By David OralevichMay 5, 2026
5 Small Businesses Using AI Right Now (And What They're Actually Doing)

AI gets talked about in big, abstract terms a lot. Let's skip that and look at what it's actually doing for small businesses right now.

Five examples. Five different industries. Each one built around a single workflow that was eating time.

**1. A Law Firm Screening 200 Leads a Week**

A personal injury firm was getting roughly 200 inquiry calls and form submissions a week. The intake coordinator was spending most of her time on calls that went nowhere because the person didn't qualify, the case type wasn't a fit, or they were already represented. Attorneys were occasionally getting pulled into calls that should have been screened out.

They set up an AI intake agent. It handles the first pass: reads every inquiry, asks clarifying questions through a conversational form, scores the lead against the firm's criteria, and routes qualified prospects to the intake coordinator with a summary. Attorneys only talk to people worth their time. The coordinator handles the conversations that need a human touch. Nobody changed jobs. The work just got sorted better.

**2. A Med Spa Improving Appointment Attendance**

A med spa with four treatment rooms was seeing gaps in the schedule, mostly from patients who forgot their appointments or didn't understand the prep requirements for their procedures. Staff were spending time on reminder calls that felt like chasing.

AI handles the reminder sequence now: confirmation when booked, a prep reminder 48 hours out, a same-day check-in. Each message is tailored to the appointment type.
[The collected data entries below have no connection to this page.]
This is an optimization exercise on Yosys and OpenROAD, whose aim is small area and a short achievable clock period, not a production implementation.
No run shown here included a check of the RTL's function; only the layout flow was run.
Power figures rest on the tool's default switching activity, not on a simulated workload.

[standard.sh]
#!/bin/bash
# synth_recipe.tcl (not shown) runs the flow's synth.tcl, then flattens the netlist and writes it again
# the make line also repeats each setting of config.mk as NAME=value (left out here)
make -C /OpenROAD-flow-scripts/flow DESIGN_CONFIG=/design/flow/config.mk WORK_HOME=/design/flow/orfs CLKGATE_MAP_FILE= SYNTH_SCRIPT=/design/flow/synth_recipe.tcl "${@:-finish}"
[design.v]
module valu (
	input			i_w8,		 
	input			i_t16,		 
	input			i_t32,		 
	input			i_inv,		 
	input			i_sum,		 
	input			i_cmp,		 
	input			i_signed,	 
	input			i_shr,		 
	input			i_shl,		 
	input	[63:0]	i_x,
	input	[63:0]	i_y,
	output	[63:0]	o_result
);
	genvar	i, c, k;
	function automatic bnd;
		input integer pos;
		input w8, t16, t32;
		begin
			if (pos % 64 == 0)		bnd = 1'b1;
			else if (pos % 32 == 0)	bnd = t32;
			else if (pos % 16 == 0)	bnd = t16;
			else					bnd = w8;
		end
	endfunction
	wire	[7:0]	lsb8;
	generate for (c = 0; c < 8; c = c + 1) begin : g_lsb
		assign lsb8[c] = bnd(8*c, i_w8, i_t16, i_t32);
	end endgenerate
	wire	[63:0]	p = i_x;
	wire	[63:0]	g = i_y;
	wire	[63:0]	pm, gm;
	generate for (i = 0; i < 64; i = i + 1) begin : g_pg
		if (i % 8 == 0) begin
			assign gm[i] = g[i];	 
			assign pm[i] = lsb8[i/8] ? 1'b0 : p[i];
		end else begin
			assign gm[i] = g[i];
			assign pm[i] = p[i];
		end
	end endgenerate
	wire	[63:0]	pg [0:6];
	wire	[63:0]	gg [0:6];
	assign	pg[0] = pm;
	assign	gg[0] = gm;
	generate for (k = 0; k < 6; k = k + 1) begin : g_pre
		for (i = 0; i < 64; i = i + 1) begin : g_b
			if ((i >> k) & 1) begin
				assign gg[k+1][i] = gg[k][i] | (pg[k][i] & gg[k][((i >> k) << k) - 1]);
				assign pg[k+1][i] = pg[k][i] & pg[k][((i >> k) << k) - 1];
			end else begin
				assign gg[k+1][i] = gg[k][i];
				assign pg[k+1][i] = pg[k][i];
			end
		end
	end endgenerate
	wire	[63:0]	co = gg[6];
	wire	[63:0]	cin;
	generate for (i = 0; i < 64; i = i + 1) begin : g_cin
		if (i == 0)				assign cin[i] = i_inv;
		else if (i % 8 == 0)	assign cin[i] = lsb8[i/8] ? i_inv : co[i-1];
		else					assign cin[i] = co[i-1];
	end endgenerate
	wire	[63:0]	sum = p ^ cin;
	wire	[7:0]	cmpv;
	generate for (c = 0; c < 8; c = c + 1) begin : g_cmpv
		assign cmpv[c] = (i_signed ? p[8*c+7] : 1'b1) ^ co[8*c+7];
	end endgenerate
	wire	[7:0]	cmpl;
	generate for (c = 0; c < 8; c = c + 1) begin : g_cmpl
		assign cmpl[c] = i_w8 ? cmpv[c] : i_t16 ? cmpv[c | 1] : i_t32 ? cmpv[c | 3] : cmpv[7];
	end endgenerate
	function integer lvl;
		input integer i, d;
		integer q;
		begin
			lvl = 0;
			for (q = i + 1; q <= i + d; q = q + 1) begin
				if (q % 64 == 0)					lvl = 4;
				else if (q % 32 == 0 && lvl < 3)	lvl = 3;
				else if (q % 16 == 0 && lvl < 2)	lvl = 2;
				else if (q % 8 == 0 && lvl < 1)		lvl = 1;
			end
		end
	endfunction
	wire	[63:0]	x [0:6];
	assign	x[0] = i_x;
	generate for (k = 0; k < 6; k = k + 1) begin : g_sh
		for (i = 0; i < 64; i = i + 1) begin : g_b
			wire	fill = i_y[8*(i/8)+7];
			wire	src;
			wire	crs;
			if (lvl(i, 1 << k) == 4)		assign crs = 1'b1;
			else if (lvl(i, 1 << k) == 3)	assign crs = i_t32;
			else if (lvl(i, 1 << k) == 2)	assign crs = i_t16;
			else if (lvl(i, 1 << k) == 1)	assign crs = i_w8;
			else							assign crs = 1'b0;
			if (i + (1 << k) >= 64)
				assign src = fill;
			else
				assign src = crs ? fill : x[k][i + (1 << k)];
			assign x[k+1][i] = i_y[8*(i/8)+k] ? src : x[k][i];
		end
	end endgenerate
	wire	[63:0]	shr = x[6];
	generate for (i = 0; i < 64; i = i + 1) begin : g_res
		wire	cmpbit = (i % 8 == 0) ? (lsb8[i/8] & cmpl[i/8]) : 1'b0;
		wire	nbig = i_y[8*(i/8)+6];
		wire	fill = i_y[8*(i/8)+7];
		assign o_result[i] =
			(i_sum & sum[i]) |
			(i_cmp & cmpbit) |
			(i_shr & nbig & shr[i]) |
			(i_shr & ~nbig & fill) |
			(i_shl & nbig & shr[63-i]);
	end endgenerate
endmodule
The front desk still handles rescheduling requests, but they're fielding those through one channel instead of fielding calls throughout the day.

**3. A Marketing Agency Writing 15 Client Reports in 20 Minutes**

An eight-person agency was sending monthly performance reports to 15 clients. Each report took 30 to 40 minutes to pull together: log into each platform, grab the numbers, write a summary, format it, send it. One afternoon a month, gone.
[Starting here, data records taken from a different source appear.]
From an optimization exercise on the open Yosys and OpenROAD flow, aimed at small area; shortcuts taken in it are not production practice.
The RTL was checked by simulation tests, not by an equivalence proof against the original design.
Power figures rest on the tool's default switching activity, not on a simulated workload.

**design/flow/run.sh**
```bash
#!/bin/bash
# synth_recipe.tcl (not shown) runs the flow's synth.tcl, then flattens the netlist and writes it again
# the make line also repeats each setting of config.mk as NAME=value (left out here)
make -C /OpenROAD-flow-scripts/flow DESIGN_CONFIG=/design/flow/config.mk WORK_HOME=/design/flow/orfs CLKGATE_MAP_FILE= SYNTH_SCRIPT=/design/flow/synth_recipe.tcl finish
```
**design/flow/config.mk**
```make
export PLATFORM = sky130hd
export DESIGN_NAME = finalproject
export DESIGN_NICKNAME = finalproject
export VERILOG_FILES = /design/flow/design.v
export SDC_FILE = /design/flow/constraint.sdc
export NUM_CORES = 4
export LEC_CHECK = 0
export CAP_MARGIN = 20
export CORE_MARGIN = 2
export CORE_UTILIZATION = 40
export PLACE_DENSITY = 0.6
export SLEW_MARGIN = 20
```
**design/flow/constraint.sdc**
```tcl
create_clock -name core_clock -period 10.0 [get_ports {clk}]
set_input_delay 2.0000 -clock core_clock [delete_from_list [all_inputs] [get_ports {clk}]]
set_output_delay 2.0000 -clock core_clock [all_outputs]
set_load 0.01 [all_outputs]
```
Now an AI agent pulls the data, writes a personalized summary for each client, and flags anything that needs attention. The account manager reviews and approves. Fifteen reports, 20 minutes, same quality. That afternoon went back to client work.
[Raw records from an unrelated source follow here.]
What follows belongs to an exercise in optimizing a design on an open flow for small area and a short achievable clock period; a production flow would make more cautious choices. The RTL was checked by simulation tests, not by an equivalence proof against the original design. Power figures rest on the tool's default switching activity, not on a simulated workload.

== run 1 ==
Design mproc, start of the top module:
module mproc (input wire clk, reset, input wire [15:0] d_in, output wire [6:0] addr, output wire [15:0] d_out);
  reg  [6:0]   pc;
  reg  [10:0]  ir;       
  reg  [1:0]   cls;      
  reg  [127:0] rf;       
  reg  [15:0]  opa, opb; 
  reg          f, l, c;  
  wire e   = ~f & ~l;
  wire ld  = cls == 2'b10;
  wire ef  = e & ~ld;
  wire el  = e & ld;
  wire jmp = (cls == 2'b01) & ef;
  wire wr  = el | (ef & (cls == 2'b00));
  wire [2:0]  wa = ir[8:6];
  wire [15:0] res;
  wire [15:0] wd = reset ? 16'd0 : (el ? d_in : res);
  wire        ua = reset | f | (wr & (wa == ir[2:0]));
  wire        ub = reset | f | (wr & (wa == ir[5:3]));
  wire       fs = f & ~reset;
  wire [7:0] sa = (8'd1 << d_in[2:0]) & {8{fs}};
  wire [7:0] sb = (8'd1 << d_in[5:3]) & {8{fs}};
  wire [15:0] ra = (rf[15:0] & {16{sa[0]}}) |
                     (rf[31:16] & {16{sa[1]}}) |
                     (rf[47:32] & {16{sa[2]}}) |
                     (rf[63:48] & {16{sa[3]}}) |
                     (rf[79:64] & {16{sa[4]}}) |
                     (rf[95:80] & {16{sa[5]}}) |
                     (rf[111:96] & {16{sa[6]}}) |
                     (rf[127:112] & {16{sa[7]}}) |
                     (wd & {16{ua & ~fs}}) | (opa & {16{~ua}});
  wire [15:0] rb = (rf[15:0] & {16{sb[0]}}) |
                     (rf[31:16] & {16{sb[1]}}) |
                     (rf[47:32] & {16{sb[2]}}) |
                     (rf[63:48] & {16{sb[3]}}) |
                     (rf[79:64] & {16{sb[4]}}) |
                     (rf[95:80] & {16{sb[5]}}) |
                     (rf[111:96] & {16{sb[6]}}) |
                     (rf[127:112] & {16{sb[7]}}) |
                     (wd & {16{ub & ~fs}}) | (opb & {16{~ub}});
  wire [15:0] a = opa, b = opb;
  wire [1:0]  op = ir[10:9];
  ...
Size in the first run: roughly 760 cells after synthesis, ~8600 um^2 of cells after synthesis.
clock: 8.5 ns
lec_check: 0
abc_area: 1
cap_margin: 20
core_margin: 2
core_utilization: 50
cts_buf_list: sky130_fd_sc_hd__clkbuf_8
setup_slack_margin: 5.0
slew_margin: 20
standard.sh (not shown) runs the stock make flow with config.mk's settings and CLKGATE_MAP_FILE= SYNTH_SCRIPT=/design/flow/synth_recipe.tcl, a recipe that flattens the netlist after the stock synthesis.
==> flow/flow/run.sh <==
#!/bin/bash
# The standard layout, with: abc mapping by flow/map.abc in synthesis,
# repair_timing aiming for a larger setup margin, plain buffers on the ports.
set -euo pipefail
W=$(pwd)
export FLOW_SYNTH_TCL=$W/synth_recipe.tcl
export ABC_SCRIPT_OVERRIDE=$W/flow/map.abc
bash standard.sh SYNTH_SCRIPT=$W/flow/synth_abc.tcl SETUP_SLACK_MARGIN=5.7 "BUFFER_PORTS_ARGS=-buffer_cell sky130_fd_sc_hd__buf_2" finish > run_standard.log 2>&1
==> flow/flow/map.abc <==
strash
&get -n
&dch
&nf -R 1000
&put
topo
stime -c
==> flow/flow/synth_abc.tcl <==
# The standard flow's synthesis (synth_recipe.tcl), with abc mapping the combinational
# logic by the script in ABC_SCRIPT_OVERRIDE instead of ORFS's abc script.
proc abc {args} {
  set i [lsearch -exact $args -script]
  if {$i >= 0} { lset args [expr {$i + 1}] $::env(ABC_SCRIPT_OVERRIDE) }
  yosys abc {*}$args
}
source $::env(FLOW_SYNTH_TCL)
Having completed the whole flow, run 1 delivered a layout that passed the timing, DRC and antenna checks.
The following lists how run 2 was set up differently from run 1:
Settings: CTS_BUF_LIST: sky130_fd_sc_hd__clkbuf_8 -> sky130_fd_sc_hd__clkbuf_8 sky130_fd_sc_hd__clkbuf_16.
==> flow/flow/run.sh <==
#!/bin/bash
# The standard layout, with repair_timing aiming for a larger setup margin and
# plain buffers on the ports.
set -euo pipefail
bash standard.sh SETUP_SLACK_MARGIN=5.9 "BUFFER_PORTS_ARGS=-buffer_cell sky130_fd_sc_hd__buf_2" finish > run_standard.log 2>&1
removed: flow/flow/map.abc
removed: flow/flow/synth_abc.tcl
--- outcome ---
- Run 2 does worse than run 1 on post-route cell area.
- Of run 1 and run 2, the higher combined global-route utilization of all metal layers belongs to run 1.
- Of run 1 and run 2, run 2 shows the higher fraction of area in multi-input gates, with run 1 below it.
- Run 2 vs. run 1: maximum clock frequency went up by about 9%.
- Between run 1 and run 2, the flow reports internal power contribution increasing slightly.
- Reported for run 1 and run 2, number of buffers inserted during clock tree synthesis turned out identical to the last digit.
- Between run 1 and run 2, the synthesized netlist cell count is higher for run 2.
[inputs] run 3 vs run 2
Settings: CTS_BUF_LIST now sky130_fd_sc_hd__clkbuf_8, was sky130_fd_sc_hd__clkbuf_8 sky130_fd_sc_hd__clkbuf_16; CORE_UTILIZATION now 60, was 50.
==> flow/flow/run.sh <==
#!/bin/bash
# The standard layout, with repair_timing aiming for a larger setup margin and
# plain buffers on the ports.
set -euo pipefail
bash standard.sh SETUP_SLACK_MARGIN=5.7 "BUFFER_PORTS_ARGS=-buffer_cell sky130_fd_sc_hd__buf_2" finish > run_standard.log 2>&1
Findings:
Static leakage: run 2 and run 3 compared, lower one is run 3. Clock-cell share of area for run 3: 0.98 points down relative to run 2. On run 3: overall power after layout is 11% lower than what run 2 gave. Going from run 2 to run 3, non-clock buffer count saw a decrease; timing-limited maximum frequency saw a decrease. Run 3 falls short of run 2 in post-route minimum period. Run 3 against run 2: clock latency at the later pin of the worst-skew pair picked up an extra 60 ps; floorplan die height lost 8.5%; power consumed by sequential cells neither gained nor lost much.
Edits applied to the flow inputs when going from run 3 to run 4:
Settings: swapping 60 for 50 in CORE_UTILIZATION.
==> flow/flow/run.sh <==
#!/bin/bash
# The standard layout, with: abc mapping by flow/map.abc in synthesis,
# repair_timing aiming for a larger setup margin, plain buffers on the ports.
set -euo pipefail
W=$(pwd)
export FLOW_SYNTH_TCL=$W/synth_recipe.tcl
export ABC_SCRIPT_OVERRIDE=$W/flow/map.abc
bash standard.sh SYNTH_SCRIPT=$W/flow/synth_abc.tcl SETUP_SLACK_MARGIN=5.7 "BUFFER_PORTS_ARGS=-buffer_cell sky130_fd_sc_hd__buf_2" finish > run_standard.log 2>&1
==> flow/flow/map.abc (new file) <==
strash
dch
map -a
topo
stime -c
==> flow/flow/synth_abc.tcl (new file) <==
# The standard flow's synthesis (synth_recipe.tcl), with abc mapping the combinational
# logic by the script in ABC_SCRIPT_OVERRIDE instead of ORFS's abc script.
proc abc {args} {
  set i [lsearch -exact $args -script]
  if {$i >= 0} { lset args [expr {$i + 1}] $::env(ABC_SCRIPT_OVERRIDE) }
  yosys abc {*}$args
}
source $::env(FLOW_SYNTH_TCL)
Findings:
- Going from run 3 to run 4, the combinational power was found to have gone up by about 22%.
- Changes observed in run 4 relative to run 3: sequential power rose by about 8%; routed wire length rose by 7.8%; leakage power total fell by about 13%; share of the final layout cell area in sequential cells fell by 1.7 points.
- Looking at largest stage delay on the critical path, run 4 sits 110 ps higher than run 3 does.
- Sort run 4 and run 3 by overall die height asc -> top: run 3
- sky130_fd_sc_hd__nor2_2 as the highest-delay cell along the critical path was reported by run 3, and sky130_fd_sc_hd__dfxtp_4 by run 4.
- Comparing run 4 with run 3, the storage element area came out essentially unchanged.
- Lower ratio of final minimum period to clock period was reported by run 3, not run 4.

[static timing again, ports no longer ideal]
The results above use ideal ports. As a check the final layouts listed here were re-extracted and re-timed, cells and wires unchanged. Step 1: set_driving_cell puts a clkbuf_16 on clk and a buf_2 on each other input, an assumption about the parent block. Step 2 also shifts input and output timing later by t, the mid clock arrival at the registers, as if the neighbouring blocks saw the same clock. a / b / c = ideal ports / drivers / drivers and shift; a / b = the first two.
| run | t, ns | setup WS [ns] | clock arrival spread, ns | slew at the worst register clock pin (ns) |
|---|---|---|---|---|
| run 1 | 0.520 | 5.479 / 5.380 / 4.859 | 0.017 / 0.017 | 0.11 / 0.11 |
| run 2 | 0.479 | 5.725 / 5.701 / 5.221 | 0.013 / 0.013 | 0.08 / 0.08 |
| run 3 | 0.528 | 5.696 / 5.672 / 5.144 | 0.024 / 0.024 | 0.12 / 0.12 |
| run 4 | 0.502 | 5.294 / 5.294 / 4.948 | 0.014 / 0.014 | 0.10 / 0.10 |
After both steps every run listed still meets setup and hold. For run 1, which loses most, drivers alone change the setup slack by -0.099 ns; drivers and shift together by -0.620 ns.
**4. A Real Estate Agent Following Up With 50 Leads a Day**

A solo agent working a hot market was generating a lot of leads through her website and a couple of listing platforms. The problem: responding to 50 leads a day while also showing houses, writing offers, and managing closings wasn't sustainable. Fast follow-up matters in real estate. Slow response means the lead goes to someone else.

AI handles the initial response for every lead: a personalized message based on what they were looking at, a question to understand their timeline, and a calendar link if they want to talk. She gets notified when someone engages. Her conversations now start at the second message, not the first.

**5. An Insurance Agency Running Renewal Outreach**

A mid-size independent insurance agency had renewal outreach happening 30 days out, sometimes. It depended on which agent remembered to check.

They set up automated renewal sequences: 90 days out, 60 days, 30 days, each with a different message and a clear next step. Clients hear from the agency before they start shopping around. Agents know who's been contacted and what the response was before they pick up the phone.

Five businesses. Five workflows. None of them required a new hire, a major technology overhaul, or months of implementation.

The pattern is the same across all five: identify one workflow that's repeatable, eating time, and not dependent on human judgment at every step. Build one thing. The next one gets easier from there.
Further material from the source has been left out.